» **EXERCISE REQUIREMENTS**
Look through the data below for the line with "Post-Syn Nets: 561", and transcribe it exactly together with each line after it up to and including the line with "draw: 1400 uW". Give nothing else.
========
[src/rtl/hang_guard_pkg.sv]
`timescale 1ns/1ps
package hang_guard_pkg;

    // Control word layout: bit0 off, bit1 fast, bits 3:2 delay code
    typedef struct packed {
        logic [1:0] sda_dly;
        logic       fast;
        logic       off;
    } hg_ctl_t;

    typedef enum logic [1:0] {
        ST_WATCH = 2'd0,
        ST_PULL  = 2'd1,
        ST_LET   = 2'd2
    } hg_state_e;

    localparam int unsigned RECOVER_PULSES = 9;
    localparam int unsigned SDA_BASE_NS    = 350;
    localparam int unsigned SDA_STEP_NS    = 50;

    function automatic int unsigned sda_delay_cycles(input logic [1:0] code,
                                                     input int unsigned clk_mhz);
        int unsigned ns;
        ns = SDA_BASE_NS + SDA_STEP_NS * int'(code);
        return (ns * clk_mhz + 999) / 1000;
    endfunction

endpackage

[src/rtl/hg_line_sync.sv]
`timescale 1ns/1ps
module hg_line_sync #(
    parameter int unsigned LINES  = 2,
    parameter int unsigned STAGES = 2
) (
    input  logic             clk,
    input  logic             rst,
    input  logic [LINES-1:0] raw,
    output logic [LINES-1:0] level,
    output logic [LINES-1:0] toggled
);
    for (genvar g = 0; g < LINES; g++) begin : g_line
        // chain[STAGES-1] is the synchronized level, chain[STAGES] its previous value
        logic [STAGES:0] chain;
        always_ff @(posedge clk) begin
            if (rst) chain <= '1;
            else     chain <= {chain[STAGES-1:0], raw[g]};
        end
        assign level[g]   = chain[STAGES-1];
        assign toggled[g] = chain[STAGES-1] ^ chain[STAGES];
    end
endmodule

[src/rtl/hg_quiet_timer.sv]
`timescale 1ns/1ps
module hg_quiet_timer #(
    parameter int unsigned SLOW_CYC = 50_000_000,
    parameter int unsigned FAST_CYC = 2_500
) (
    input  logic clk,
    input  logic rst,
    input  logic run,
    input  logic fast,
    input  logic activity,
    output logic expire
);
    localparam int unsigned W = $clog2(SLOW_CYC + 1);
    localparam logic [W-1:0] SLOW_LIM = W'(SLOW_CYC - 1);
    localparam logic [W-1:0] FAST_LIM = W'(FAST_CYC - 1);

    logic [W-1:0] cnt;
    logic [W-1:0] lim;

    assign lim    = fast ? FAST_LIM : SLOW_LIM;
    assign expire = run && !activity && (cnt >= lim);

    always_ff @(posedge clk) begin
        if (rst || !run || activity || expire) cnt <= '0;
        else                                   cnt <= cnt + 1'b1;
    end


    restart_chk: assert property (@(posedge clk) disable iff (rst)
        activity |=> !expire);
endmodule

[src/rtl/hg_recover.sv]
`timescale 1ns/1ps
module hg_recover
    import hang_guard_pkg::*;
#(
    parameter int unsigned HALF_CYC = 250
) (
    input  logic clk,
    input  logic rst,
    input  logic off,
    input  logic expire,
    input  logic sda_hi,
    output logic watching,
    output logic scl_low,
    output logic bus_free,
    output logic rec_done
);
    localparam int unsigned HW = $clog2(HALF_CYC + 1);
    localparam logic [HW-1:0] HALF_LAST = HW'(HALF_CYC - 1);
    localparam logic [3:0]    LAST_PULSE = 4'(RECOVER_PULSES - 1);

    hg_state_e     state;
    logic [HW-1:0] hc;
    logic [3:0]    pc;

    assign watching = (state == ST_WATCH);

    always_ff @(posedge clk) begin
        if (rst) begin
            state    <= ST_WATCH;
            hc       <= '0;
            pc       <= '0;
            scl_low  <= 1'b0;
            bus_free <= 1'b0;
            rec_done <= 1'b0;
        end else begin
            bus_free <= 1'b0;
            rec_done <= 1'b0;
            if (off) begin
                state   <= ST_WATCH;
                scl_low <= 1'b0;
                hc      <= '0;
                pc      <= '0;
            end else begin
                case (state)
                    ST_WATCH: begin
                        if (expire) begin
                            if (sda_hi) begin
                                bus_free <= 1'b1;
                            end else begin
                                state   <= ST_PULL;
                                scl_low <= 1'b1;
                                hc      <= '0;
                                pc      <= '0;
                            end
                        end
                    end
                    ST_PULL: begin
                        if (hc == HALF_LAST) begin
                            hc      <= '0;
                            state   <= ST_LET;
                            scl_low <= 1'b0;
                        end else begin
                            hc <= hc + 1'b1;
                        end
                    end
                    ST_LET: begin
                        if (hc == HALF_LAST) begin
                            hc <= '0;
                            if (pc == LAST_PULSE || sda_hi) begin
                                rec_done <= 1'b1;
                                state    <= ST_WATCH;
                                pc       <= '0;
                            end else begin
                                pc      <= pc + 1'b1;
                                state   <= ST_PULL;
                                scl_low <= 1'b1;
                            end
                        end else begin
                            hc <= hc + 1'b1;
                        end
                    end
                    default: begin
                        state   <= ST_WATCH;
                        scl_low <= 1'b0;
                    end
                endcase
            end
        end
    end


    pulse_cap_chk: assert property (@(posedge clk) disable iff (rst)
        pc < 4'(RECOVER_PULSES));

    outcome_excl_chk: assert property (@(posedge clk) disable iff (rst)
        !(bus_free && rec_done));

    free_not_driving_chk: assert property (@(posedge clk) disable iff (rst)
        bus_free |-> !scl_low);

    off_release_chk: assert property (@(posedge clk) disable iff (rst)
        off |=> !scl_low);

    free_single_chk: assert property (@(posedge clk) disable iff (rst)
        bus_free |=> !bus_free);
endmodule

[src/rtl/hg_sda_delay.sv]
`timescale 1ns/1ps
module hg_sda_delay
    import hang_guard_pkg::*;
#(
    parameter int unsigned CLK_MHZ = 50
) (
    input  logic       clk,
    input  logic       rst,
    input  logic [1:0] code,
    input  logic       req,
    output logic       drive_low
);
    localparam int unsigned MAXD = sda_delay_cycles(2'd3, CLK_MHZ);

    logic [MAXD-1:0] line;
    int unsigned     tap;

    always_ff @(posedge clk) begin
        if (rst) line <= '0;
        else     line <= {line[MAXD-2:0], req};
    end

    always_comb begin
        tap       = sda_delay_cycles(code, CLK_MHZ);
        drive_low = 1'b0;
        for (int i = 0; i < int'(MAXD); i++) begin
            if (i + 1 == int'(tap)) drive_low = line[i];
        end
    end
endmodule

[src/rtl/i2c_hang_guard.sv]
`timescale 1ns/1ps
module i2c_hang_guard
    import hang_guard_pkg::*;
#(
    parameter int unsigned CLK_MHZ  = 50,
    parameter int unsigned SLOW_US  = 1_000_000,
    parameter int unsigned FAST_US  = 50,
    parameter int unsigned HALF_CYC = 250
) (
    input  logic       clk,
    input  logic       rst,
    input  logic       scl_in,
    input  logic       sda_in,
    input  logic       ctl_we,
    input  logic [3:0] ctl_wdata,
    output logic [3:0] ctl_q,
    input  logic       sda_req,
    output logic       scl_drive_low,
    output logic       sda_drive_low,
    output logic       bus_free,
    output logic       recovery_done
);
    localparam int unsigned SLOW_CYC = CLK_MHZ * SLOW_US;
    localparam int unsigned FAST_CYC = CLK_MHZ * FAST_US;

    hg_ctl_t    cfg;
    logic [1:0] lvl, tog;
    logic       activity, expire, watching;

    always_ff @(posedge clk) begin
        if (rst)         cfg <= '0;
        else if (ctl_we) cfg <= hg_ctl_t'(ctl_wdata);
    end
    assign ctl_q = cfg;

    hg_line_sync #(.LINES(2), .STAGES(2)) u_sync (
        .clk(clk), .rst(rst), .raw({sda_in, scl_in}),
        .level(lvl), .toggled(tog)
    );
    assign activity = |tog;

    hg_quiet_timer #(.SLOW_CYC(SLOW_CYC), .FAST_CYC(FAST_CYC)) u_timer (
        .clk(clk), .rst(rst), .run(watching && !cfg.off), .fast(cfg.fast),
        .activity(activity), .expire(expire)
    );

    hg_recover #(.HALF_CYC(HALF_CYC)) u_rec (
        .clk(clk), .rst(rst), .off(cfg.off), .expire(expire), .sda_hi(lvl[1]),
        .watching(watching), .scl_low(scl_drive_low),
        .bus_free(bus_free), .rec_done(recovery_done)
    );

    hg_sda_delay #(.CLK_MHZ(CLK_MHZ)) u_dly (
        .clk(clk), .rst(rst), .code(cfg.sda_dly), .req(sda_req),
        .drive_low(sda_drive_low)
    );


    ctl_load_chk: assert property (@(posedge clk) disable iff (rst)
        ctl_we |=> ctl_q == $past(ctl_wdata));

    reset_state_chk: assert property (@(posedge clk)
        $past(rst) |-> (ctl_q == 4'd0 && !scl_drive_low && !bus_free && !recovery_done));
endmodule

[config.mk]
export PLATFORM = sky130hd
export DESIGN_NAME = i2c_hang_guard
export DESIGN_NICKNAME = d
export VERILOG_FILES = /design/src/rtl/hang_guard_pkg.sv /design/src/rtl/hg_line_sync.sv /design/src/rtl/hg_quiet_timer.sv /design/src/rtl/hg_recover.sv /design/src/rtl/hg_sda_delay.sv /design/src/rtl/i2c_hang_guard.sv
export SDC_FILE = /design/constraint.sdc
export NUM_CORES = 1
export LEC_CHECK = 0
export BUFFER_PORTS_ARGS = -buffer_cell sky130_fd_sc_hd__buf_2
export CAP_MARGIN = 40
export CORE_MARGIN = 4
export CORE_UTILIZATION = 25
export CTS_CLUSTER_SIZE = 40
export DETAILED_ROUTE_END_ITERATION = 12
export PLACE_DENSITY = 0.48
export SLEW_MARGIN = 20
export SYNTH_ARGS = -nofsm -noshare
export SYNTH_HDL_FRONTEND = slang
export SYNTH_HIERARCHICAL = 1
export SYNTH_SLANG_ARGS = --single-unit
[constraint.sdc]
create_clock -name clk -period 4.98 [get_ports clk]
set_input_delay 0.498 -clock clk [delete_from_list [all_inputs] [get_ports clk]]
set_output_delay 0.498 -clock clk [all_outputs]
set_load 0.01 [all_outputs]
==> results by group <==
STA
  – Fin crit period: 4550 ps
  – Final setup viols: 0
  – Worst clock skew: 4.63 ps
  – Slew headroom: 52.9%
  – Slew @ Worst Pin: 706 ps
  – Max Slew Vio Count: 0
  – Final Hold Viols: 0
  – Setup TNS: 0 ps
  – Worst hold slack: 348 ps
  – Final period utilization: 91.4%
  – Fmax: 220 MHz
  – Unrepaired setup endpoints after global routing: false

Final layout
  – Layout cells sized above 1: 11.1%
  – Final Non-Filler Cells: 751
  – Area taken by multi-input logic gates: 0.00289 mm^2
  – Register area: 0.00156 mm^2
  – Nets: 568
  – Layout area overhead: 11.9%
  – Fill count: 1931
  – ANT cells: 0
  – Core Util, Final: 28.7%

Detailed routing
  – Final ANT Viol Nets: 0
  – Starting DRC count in detailed routing: 255
  – DR WL/cell: 14.0 um
  – Detailed Route WL: 10500 um
  – DRC viols: 0
  – Vias/cell: 4.95
  – First-pass DRT Iterations: 4
  – Via count: 3717

Min path
  – Hold Path Class: in -> reg
  – WHS Path Cells: 2
  – Hold Path Sink: u_sync/g_line[0].chain[0]
  – Hold_sp: scl_in

Place
  – Dpl cells: 736
  – Final HPWL DP: 7430 um
  – RePlAce Congestion: 0.863
  – Number of I/O port buffers: 17

Die
  – Die width: 144 um
  – Starting density of the core: 25.6%
  – Core ar.: 0.0181 mm^2
  – # IOs: 18
  – FP Rows: 49
  – Die Span Y: 144 um
  – Die area: 0.0208 mm^2

Clock tree
  – Clock transition at the registers of the reported paths: 60 ps
  – Clk_lat worst skew: 330 ps
  – CTS Hold Bufs: 0
  – CTS Buf Count: 9
  – Clock Path Buffers: 2
  – Sink Count: 78
  – Htree depth: 3
  – Post-CTS resize count: 0
  – CTS root buffer: clkbuf_16
  – Setup Buffers After CTS: 0
  – TritonCTS clock tree: yes

Setup path
  – Required time of the critical path: 4480 ps
  – Setup crit end kind: output port
  – CP arrival: 4050 ps
  – R2R setup slack: 1780 ps
  – R2R cell count: 11
  – Reg2reg end: u_rec/hc[1]
  – Critical path peak fanout: 11
  – Crit Path Class: reg -> out
  – CP startpoint: ctl_q[3]
  – Worst setup SP type: register
  – Worst reg2reg path startpoint: ctl_q[1]

GRT
  – Vias in the first global route: 3578
  – Initial antenna violation count: 0
  – Grt ovf: 0
  – Pin count of the biggest net entering global routing: 39
  – First-pass GRT wire length: 17800 um
  – Gr usage total: 10.5%

Logic synthesis
  – Post-Syn Nets: 561
  – Synthesis Warnings: 6
  – Syn Inst Count: 511
  – Synth Cell Area: 0.00465 mm^2
  – Syn Area/Cell: 9.10 um^2

Power and ir drop
  – LEAKAGE: 0.00192 uW
  – PwrDens: 269 mW/mm^2
  – VDD IR-drop max: 0.0907 mV
  – Total power draw: 1400 uW

Run status
  – Result of the run: finished clean

Flow run
  – Max cap viols: 0
worst max-delay path, stage by stage (launching register included):
cell	delay (ps)
dfxtp_1	440
inv_1	140
ha_1	350
ha_1	460
nand2b_1	260
a21boi_0	150
a2111oi_0	620
o21ai_0	190
a311oi_1	390
o311ai_1	190
or2_0	220
a31oi_1	150
buf_2	150
power by group:
part           internal (uW)  total (uW)  switching (uW)
registers                631         640            8.71
logic                   40.6         112            71.0
clock network            384         647             263
sequential cells by signal (all words and copies together), names as in the netlist:
name,cells
u_rec/bus_free,1
u_sync/g_line.chain,6
ctl_q,4
u_dly/line,25
u_timer/cnt,26
u_rec/rec_done,1
u_rec/pc,4
u_rec/state,2
u_rec/hc,8
u_rec/scl_low,1
cell type report:
| class | instances | area share (%) |
|---|---|---|
| clock buffers | 9 | 4.33 |
| clock inverters | 6 | 1.23 |
| inverters | 20 | 1.44 |
| multi-input cells | 390 | 55.4 |
| flip-flops and latches | 78 | 30.0 |
| well taps | 229 | 5.50 |
| repair buffers | 19 | 2.07 |
through the flow:
stage / setup slack (ps) / area [um^2]
after floorplan: 1500 / 4650
after global placement: 1010 / 4900
final: 429 / 5200
after CTS: 501 / 5200
after global routing: 5.45 / 5200
after detailed placement: 872 / 4920
placed cells by master (no fill, tap or decap), drive strengths merged, types with 19 or more instances in the layout:
| cell type | count |
|---|---|
| buf | 19 |
| o21ai | 20 |
| xor2 | 19 |
| nor2b | 27 |
| ha | 39 |
| dfxtp | 78 |
| nand2 | 31 |
| nor3 | 36 |
| nor2 | 27 |
| inv | 20 |
layer usage:
| layer | GRT usage (%) | wire length (um) | up-vias |
|---|---|---|---|
| met1 | 14.6 | 5300 | 1769 |
| met4 | 4.17 | 151 | 0 |
| met5 | 0 | 0 | - |
| met2 | 16.0 | 4730 | 55 |
| li1 | - | - | 1881 |
| met3 | 2.08 | 302 | 12 |
worst max-delay path by stage:
stage | to | slack (ps) | depth (start not counted)
final | sda_drive_low | 430 | 12
after global routing | sda_drive_low | 5 | 12
after CTS | sda_drive_low | 500 | 12
after detailed placement | sda_drive_low | 870 | 12
after global placement | sda_drive_low | 1010 | 12
after floorplan | sda_drive_low | 1500 | 11
(Power assumes the default switching activity.)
========
» **RESPONSE BELOW**
  – Post-Syn Nets: 561
  – Synthesis Warnings: 6
  – Syn Inst Count: 511
  – Synth Cell Area: 0.00465 mm^2
  – Syn Area/Cell: 9.10 um^2

Power and ir drop
  – LEAKAGE: 0.00192 uW
  – PwrDens: 269 mW/mm^2
  – VDD IR-drop max: 0.0907 mV
  – Total power draw: 1400 uW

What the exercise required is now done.